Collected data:
==> /design/flow/design.v <==
`timescale 1ns / 1ps
module sumOn7seg #(parameter W=16, N=3)(input clk, rstn,
                input logic s_valid,
                output logic s_ready,
                input logic [W-1:0] s_data,
                output logic m_valid,
                input logic m_ready,
                output logic [W-1:0] m_data
    );
    localparam cBit=$clog2(N)+1;
    logic [W-1:0] sum;
    logic [cBit-1:0] count;
    always_ff @(posedge clk or negedge rstn)
        if(!rstn) 
        begin
            count <=0;
            sum<=0;
            s_ready<=1;
            m_valid<=0;
        end
        else 
        if (s_valid & s_ready & count <N) begin
            count <= count+1;
            sum <=sum + s_data;  
        end
     always_ff @(posedge clk)
        if (count == N & m_ready) begin
            m_data<=sum;
            m_valid<=1;
            s_ready<=0;
            count<=count+1;
        end
        else if (count == N+1 ) begin
            sum<=0;
            s_ready<=1;
            m_valid<=0;
            count<=0;
        end
endmodule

**INSTRUCTIONS TO FOLLOW:**
Make a verbatim copy of every entry shown above.

**RESULT OF THIS EXERCISE:**
==> /design/flow/design.v <==
`timescale 1ns / 1ps
module sumOn7seg #(parameter W=16, N=3)(input clk, rstn,
                input logic s_valid,
                output logic s_ready,
                input logic [W-1:0] s_data,
                output logic m_valid,
                input logic m_ready,
                output logic [W-1:0] m_data
    );
    localparam cBit=$clog2(N)+1;
    logic [W-1:0] sum;
    logic [cBit-1:0] count;
    always_ff @(posedge clk or negedge rstn)
        if(!rstn) 
        begin
            count <=0;
            sum<=0;
            s_ready<=1;
            m_valid<=0;
        end
        else 
        if (s_valid & s_ready & count <N) begin
            count <= count+1;
            sum <=sum + s_data;  
        end
     always_ff @(posedge clk)
        if (count == N & m_ready) begin
            m_data<=sum;
            m_valid<=1;
            s_ready<=0;
            count<=count+1;
        end
        else if (count == N+1 ) begin
            sum<=0;
            s_ready<=1;
            m_valid<=0;
            count<=0;
        end
endmodule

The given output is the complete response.